Any viewer of those photos can download them, open the EXIF data, and see GPS coordinates pointing to within five meters of the front door. The anonymization effort — avoiding street signs — was completely irrelevant because the location was embedded in every single photo file. Anyone with basic knowledge of EXIF reading tools can find the property's exact address regardless of what is shown or not shown in the image itself.
This scenario plays out with homeowners, domestic violence survivors who share photos from safe houses, and anyone else who photographs from a location they want to keep private. The solution is to strip metadata from image files before uploading to any platform that doesn't guarantee complete EXIF removal.
The Serial Number Problem
GPS coordinates get most of the attention, but camera serial numbers are underappreciated as a privacy risk. If you post photos on multiple platforms using the same camera, and even one of those photos includes your name or other identifying information, then all photos from that camera become linkable to your identity — even anonymous ones posted elsewhere.
This is a technique used in online investigations (OSINT). A photographer's camera serial number embedded in photos across different platforms can be used to build a profile connecting their anonymous posts to their identified ones. The serial number tag should be considered as sensitive as GPS data for users posting anonymously.

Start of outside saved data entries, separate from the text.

[config.mk]
export PLATFORM = sky130hd
export DESIGN_NAME = cpuTop
export DESIGN_NICKNAME = d
export VERILOG_FILES = /design/src/design/cpuPkg.sv /design/src/design/cpuTop.sv /design/src/design/controlUnit.sv /design/src/design/wishboneMaster.sv /design/src/design/addressRegisterFile.sv /design/src/design/registerFile.sv /design/src/design/alu.sv
export SDC_FILE = /design/constraint.sdc
export NUM_CORES = 1
export LEC_CHECK = 0
export ABC_AREA = 1
export BUFFER_PORTS_ARGS = -buffer_cell sky130_fd_sc_hd__buf_4
export CAP_MARGIN = 20
export CORE_MARGIN = 3
export CORE_UTILIZATION = 60
export CTS_CLUSTER_SIZE = 8
export DETAILED_ROUTE_END_ITERATION = 12
export HOLD_SLACK_MARGIN = 0.15
export PLACE_DENSITY_LB_ADDON = 0.12
export SLEW_MARGIN = 20
export SYNTH_ARGS = -nofsm -noshare
export SYNTH_HDL_FRONTEND = slang
export SYNTH_SLANG_ARGS = --single-unit
[constraint.sdc]
create_clock -name Clock -period 5.71 [get_ports Clock]
set_input_delay 0.2855 -clock Clock [delete_from_list [all_inputs] [get_ports Clock]]
set_output_delay 0.2855 -clock Clock [all_outputs]
set_load 0.01 [all_outputs]
[src/design/cpuPkg.sv]
`default_nettype none

package cpuPkg;

    localparam int DataWidth = 16; // register and ALU word
    localparam int ByteWidth = 8; // one Wishbone data lane

    typedef logic [DataWidth-1:0] dataWordT;
    typedef logic [ByteWidth-1:0] memByteT;
    typedef logic [DataWidth-1:0] addrT;
    typedef logic [1:0] regIdxT; // R1..R4 by index 0..3

    // only the opcodes that do something beyond a fetch are named
    typedef enum logic [5:0] {
        opBra = 6'h00,
        opBne = 6'h01,
        opBeq = 6'h02,
        opLsl = 6'h07,
        opLsr = 6'h08,
        opAnd = 6'h0C,
        opOrr = 6'h0D,
        opNot = 6'h0E,
        opXor = 6'h0F,
        opLd = 6'h12,
        opSt = 6'h13,
        opAdd = 6'h15,
        opSub = 6'h17,
        opMov = 6'h18,
        opLdrim = 6'h20
    } opcodeT;

    ////////////////////
    // instruction formats

    typedef struct packed {
        opcodeT opcode;
        logic sFlag; // update the zero flag
        logic [2:0] dst;
        logic [2:0] src1;
        logic [2:0] src2;
    } regFormT;

    typedef struct packed {
        opcodeT opcode;
        regIdxT rsel;
        memByteT address; // branch offset, memory address or immediate
    } immFormT;

    ////////////////////
    // control and bus bundles

    typedef enum logic [3:0] {
        aluLsl,
        aluLsr,
        aluAnd,
        aluOrr,
        aluNot,
        aluXor,
        aluAdd,
        aluSub,
        aluMov
    } aluOpT;

    typedef enum logic [1:0] {wrFull, wrLow, wrHigh} wrModeT;
    typedef enum logic [1:0] {srcAlu, srcBus, srcImm} wrSrcT;

    typedef struct packed {
        regIdxT readA;
        regIdxT readB;
        logic writeEnable;
        regIdxT writeSel;
        wrModeT writeMode;
        wrSrcT writeSource;
    } rfCtrlT;

    typedef struct packed {
        aluOpT op;
        logic setFlag;
    } aluCtrlT;

    typedef struct packed {
        logic pcInc;
        logic pcBranch;
        logic arLoad;
        logic arInc;
        logic useAr; // drive AR instead of PC onto the bus address
    } arfCtrlT;

    typedef struct packed {
        logic request;
        logic writeEnable;
        memByteT data;
    } busReqT;

    typedef struct packed {
        logic cyc;
        logic stb;
        logic we;
        addrT adr;
        memByteT datWrite;
    } wbMasterOutT;

    typedef struct packed {
        memByteT datRead;
        logic ack;
    } wbSlaveOutT;

endpackage

`default_nettype wire
[src/design/cpuTop.sv]
`timescale 1ns/1ns
`default_nettype none

module cpuTop #(
    parameter cpuPkg::addrT ResetPc = 16'h0000
) (
    input logic Clock,
    input logic rst,
    output cpuPkg::wbMasterOutT wbOut,
    input cpuPkg::wbSlaveOutT wbIn
);
    import cpuPkg::*;

    busReqT busReq;
    logic busDone;
    memByteT readByte;
    addrT busAddress;
    rfCtrlT rfCtrl;
    aluCtrlT aluCtrl;
    arfCtrlT arfCtrl;
    logic zeroFlag;
    dataWordT operandA;
    dataWordT operandB;
    dataWordT aluResult;
    memByteT immediate; // address field of the current instruction

    controlUnit control (
        .Clock(Clock),
        .rst(rst),
        .busDone(busDone),
        .readByte(readByte),
        .zeroFlag(zeroFlag),
        .operandA(operandA),
        .busReq(busReq),
        .rfCtrl(rfCtrl),
        .aluCtrl(aluCtrl),
        .arfCtrl(arfCtrl),
        .immediate(immediate)
    );

    registerFile regs (
        .Clock(Clock),
        .rst(rst),
        .rfCtrl(rfCtrl),
        .aluResult(aluResult),
        .busByte(readByte),
        .immediate(immediate),
        .operandA(operandA),
        .operandB(operandB)
    );

    addressRegisterFile #(
        .ResetPc(ResetPc)
    ) addrRegs (
        .Clock(Clock),
        .rst(rst),
        .arfCtrl(arfCtrl),
        .immediate(immediate),
        .busAddress(busAddress)
    );

    alu aluUnit (
        .Clock(Clock),
        .rst(rst),
        .aluCtrl(aluCtrl),
        .operandA(operandA),
        .operandB(operandB),
        .result(aluResult),
        .zeroFlag(zeroFlag)
    );

    wishboneMaster busMaster (
        .Clock(Clock),
        .rst(rst),
        .busReq(busReq),
        .busAddress(busAddress),
        .wbIn(wbIn),
        .wbOut(wbOut),
        .busDone(busDone),
        .readByte(readByte)
    );

endmodule

`default_nettype wire

[src/design/controlUnit.sv]
`timescale 1ns/1ns
`default_nettype none

module controlUnit (
    input logic Clock,
    input logic rst,
    input logic busDone,
    input cpuPkg::memByteT readByte,
    input logic zeroFlag,
    input cpuPkg::dataWordT operandA,
    output cpuPkg::busReqT busReq,
    output cpuPkg::rfCtrlT rfCtrl,
    output cpuPkg::aluCtrlT aluCtrl,
    output cpuPkg::arfCtrlT arfCtrl,
    output cpuPkg::memByteT immediate
);
    import cpuPkg::*;

    // one-hot time steps, in the order an instruction walks through them
    localparam int StFetchLo = 0;
    localparam int StFetchHi = 1;
    localparam int StExec = 2; // also loads AR for LD and ST
    localparam int StDataLo = 3;
    localparam int StDataHi = 4;
    localparam int NumSteps = 5;
    localparam logic [NumSteps-1:0] StepFirst = NumSteps'(1);

    logic [NumSteps-1:0] step;
    logic [DataWidth-1:0] ir;
    regFormT regForm;
    immFormT immForm;

    logic fetchStep;
    logic dataStep;
    logic stepDone;
    logic lastStep;
    logic isAluOp;
    logic isLd;
    logic isSt;
    logic isLdrim;
    logic branchTaken;
    aluOpT aluOp;

    assign regForm = regFormT'(ir);
    assign immForm = immFormT'(ir);
    assign immediate = immForm.address;

    assign fetchStep = step[StFetchLo] | step[StFetchHi];
    assign dataStep = step[StDataLo] | step[StDataHi];

    ////////////////////
    // sequencer

    assign stepDone = step[StExec] | busDone; // bus steps wait for the master
    assign lastStep = step[StDataHi] | (step[StExec] & ~(isLd | isSt));

    always_ff @(posedge Clock) begin
        if (rst) begin
            step <= StepFirst;
        end else if (stepDone) begin
            step <= lastStep ? StepFirst : step << 1; // exec falls into dataLo for LD/ST
        end
    end

    // little-endian instruction word, low byte comes first
    always_ff @(posedge Clock) begin
        if (rst) begin
            ir <= '0;
        end else if (busDone && step[StFetchLo]) begin
            ir[ByteWidth-1:0] <= readByte;
        end else if (busDone && step[StFetchHi]) begin
            ir[DataWidth-1:ByteWidth] <= readByte;
        end
    end

    ////////////////////
    // decode

    always_comb begin
        isAluOp = 1'b1;
        aluOp = aluMov;
        case (regForm.opcode)
            opLsl: aluOp = aluLsl;
            opLsr: aluOp = aluLsr;
            opAnd: aluOp = aluAnd;
            opOrr: aluOp = aluOrr;
            opNot: aluOp = aluNot;
            opXor: aluOp = aluXor;
            opAdd: aluOp = aluAdd;
            opSub: aluOp = aluSub;
            opMov: aluOp = aluMov;
            default: isAluOp = 1'b0;
        endcase

        case (immForm.opcode)
            opBra: branchTaken = 1'b1;
            opBne: branchTaken = ~zeroFlag;
            opBeq: branchTaken = zeroFlag;
            default: branchTaken = 1'b0; // everything else never branches
        endcase
    end

    assign isLd = immForm.opcode == opLd;
    assign isSt = immForm.opcode == opSt;
    assign isLdrim = immForm.opcode == opLdrim;

    ////////////////////
    // control outputs

    always_comb begin
        busReq.request = fetchStep | (dataStep & (isLd | isSt));
        busReq.writeEnable = dataStep & isSt;
        busReq.data = step[StDataHi] ? operandA[DataWidth-1:ByteWidth]
                                     : operandA[ByteWidth-1:0]; // store data, low byte first

        // register fields only reach R1..R4
        rfCtrl.readA = isAluOp ? regForm.src1[1:0] : immForm.rsel;
        rfCtrl.readB = regForm.src2[1:0];
        rfCtrl.writeEnable = (step[StExec] & (isAluOp | isLdrim)) | (busDone & dataStep & isLd);
        rfCtrl.writeSel = isAluOp ? regForm.dst[1:0] : immForm.rsel;
        if (!isLd) begin
            rfCtrl.writeMode = wrFull;
        end else begin
            rfCtrl.writeMode = step[StDataHi] ? wrHigh : wrLow;
        end
        if (isLd) begin
            rfCtrl.writeSource = srcBus;
        end else if (isLdrim) begin
            rfCtrl.writeSource = srcImm;
        end else begin
            rfCtrl.writeSource = srcAlu;
        end

        aluCtrl.op = aluOp;
        aluCtrl.setFlag = step[StExec] & isAluOp & regForm.sFlag;

        arfCtrl.pcInc = busDone & fetchStep;
        arfCtrl.pcBranch = step[StExec] & branchTaken; // PC already points past this word
        arfCtrl.arLoad = step[StExec] & (isLd | isSt);
        arfCtrl.arInc = busDone & step[StDataLo];
        arfCtrl.useAr = dataStep;
    end

endmodule

`default_nettype wire

[src/design/wishboneMaster.sv]
`timescale 1ns/1ns
`default_nettype none

module wishboneMaster (
    input logic Clock,
    input logic rst,
    input cpuPkg::busReqT busReq,
    input cpuPkg::addrT busAddress,
    input cpuPkg::wbSlaveOutT wbIn,
    output cpuPkg::wbMasterOutT wbOut,
    output logic busDone,
    output cpuPkg::memByteT readByte
);
    import cpuPkg::*;

    typedef enum logic [1:0] {stIdle, stActive, stRecover} stateT;

    stateT state;
    addrT adrHold;
    memByteT datHold;
    logic weHold;
    logic active;

    assign active = state == stActive;

    always_ff @(posedge Clock) begin
        if (rst) begin
            state <= stIdle;
            weHold <= 1'b0;
            busDone <= 1'b0;
        end else begin
            busDone <= 1'b0;
            case (state)
                stIdle: begin
                    if (busReq.request) begin
                        state <= stActive;
                        weHold <= busReq.writeEnable;
                    end
                end
                stActive: begin
                    if (wbIn.ack) begin
                        state <= stRecover;
                        busDone <= 1'b1; // controlUnit sees this while cyc is low
                    end
                end
                default: state <= stIdle; // one idle cycle between bus cycles
            endcase
        end
    end

    always_ff @(posedge Clock) begin
        if (state == stIdle && busReq.request) begin
            adrHold <= busAddress;
            datHold <= busReq.data;
        end
        if (active && wbIn.ack) begin
            readByte <= wbIn.datRead;
        end
    end

    always_comb begin
        wbOut.cyc = active;
        wbOut.stb = active;
        wbOut.we = active & weHold;
        wbOut.adr = adrHold;
        wbOut.datWrite = datHold;
    end

endmodule

`default_nettype wire

[src/design/addressRegisterFile.sv]
`timescale 1ns/1ns
`default_nettype none

module addressRegisterFile #(
    parameter cpuPkg::addrT ResetPc = 16'h0000
) (
    input logic Clock,
    input logic rst,
    input cpuPkg::arfCtrlT arfCtrl,
    input cpuPkg::memByteT immediate,
    output cpuPkg::addrT busAddress
);
    import cpuPkg::*;

    addrT pc;
    addrT ar; // data address for LD and ST

    always_ff @(posedge Clock) begin
        if (rst) begin
            pc <= ResetPc;
            ar <= '0;
        end else begin
            if (arfCtrl.pcInc) begin
                pc <= pc + addrT'(1);
            end else if (arfCtrl.pcBranch) begin
                pc <= pc + addrT'(immediate); // unsigned offset, wraps at 16 bits
            end

            if (arfCtrl.arLoad) begin
                ar <= addrT'(immediate);
            end else if (arfCtrl.arInc) begin
                ar <= ar + addrT'(1); // step to the high byte
            end
        end
    end

    assign busAddress = arfCtrl.useAr ? ar : pc;

endmodule

`default_nettype wire

[src/design/registerFile.sv]
`timescale 1ns/1ns
`default_nettype none

module registerFile (
    input logic Clock,
    input logic rst,
    input cpuPkg::rfCtrlT rfCtrl,
    input cpuPkg::dataWordT aluResult,
    input cpuPkg::memByteT busByte,
    input cpuPkg::memByteT immediate,
    output cpuPkg::dataWordT operandA,
    output cpuPkg::dataWordT operandB
);
    import cpuPkg::*;

    dataWordT regs [4]; // R1..R4
    dataWordT writeData;

    always_comb begin
        case (rfCtrl.writeSource)
            srcBus: writeData = dataWordT'(busByte);
            srcImm: writeData = dataWordT'(immediate); // zero-extended
            default: writeData = aluResult;
        endcase
    end

    always_ff @(posedge Clock) begin
        if (rst) begin
            for (int i = 0; i < 4; i++) begin
                regs[i] <= '0;
            end
        end else if (rfCtrl.writeEnable) begin
            case (rfCtrl.writeMode)
                wrLow: regs[rfCtrl.writeSel][ByteWidth-1:0] <= writeData[ByteWidth-1:0];
                wrHigh: regs[rfCtrl.writeSel][DataWidth-1:ByteWidth] <= writeData[ByteWidth-1:0];
                default: regs[rfCtrl.writeSel] <= writeData;
            endcase
        end
    end

    assign operandA = regs[rfCtrl.readA];
    assign operandB = regs[rfCtrl.readB];

endmodule

`default_nettype wire

[src/design/alu.sv]
`timescale 1ns/1ns
`default_nettype none

module alu (
    input logic Clock,
    input logic rst,
    input cpuPkg::aluCtrlT aluCtrl,
    input cpuPkg::dataWordT operandA,
    input cpuPkg::dataWordT operandB,
    output cpuPkg::dataWordT result,
    output logic zeroFlag
);
    import cpuPkg::*;

    ////////////////////
    // function select

    always_comb begin
        case (aluCtrl.op)
            aluLsl: result = operandA << 1;
            aluLsr: result = operandA >> 1; // logical, fills with zero
            aluAnd: result = operandA & operandB;
            aluOrr: result = operandA | operandB;
            aluNot: result = ~operandA;
            aluXor: result = operandA ^ operandB;
            aluAdd: result = operandA + operandB;
            aluSub: result = operandA - operandB; // SREG1 minus SREG2
            aluMov: result = operandA;
            default: result = operandA;
        endcase
    end

    ////////////////////
    // flag

    // only the S bit of the instruction lets the flag change
    always_ff @(posedge Clock) begin
        if (rst) begin
            zeroFlag <= 1'b0;
        end else if (aluCtrl.setFlag) begin
            zeroFlag <= result == '0;
        end
    end

endmodule

`default_nettype wire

The Thumbnail Embedded Inside Your Photo
One of the least-known EXIF privacy risks is the embedded thumbnail. When a camera or phone saves a JPEG, it generates a small (often 160x120 pixel) compressed preview of the image and stores it inside the EXIF block. This preview is of the original, unedited, uncropped image.
If you photograph a document that includes your name and address, then crop the photo to remove the identifying information, the cropped main image looks safe — but the EXIF thumbnail still contains the original uncropped version with your name and address visible. Software like ExifTool can extract this thumbnail with a single command, making your crop entirely ineffective as a privacy measure.
Complete EXIF removal eliminates the thumbnail along with all other metadata fields. Cropping alone does not. This is a critical reason to remove EXIF data from photos using a proper tool rather than simply editing the image content.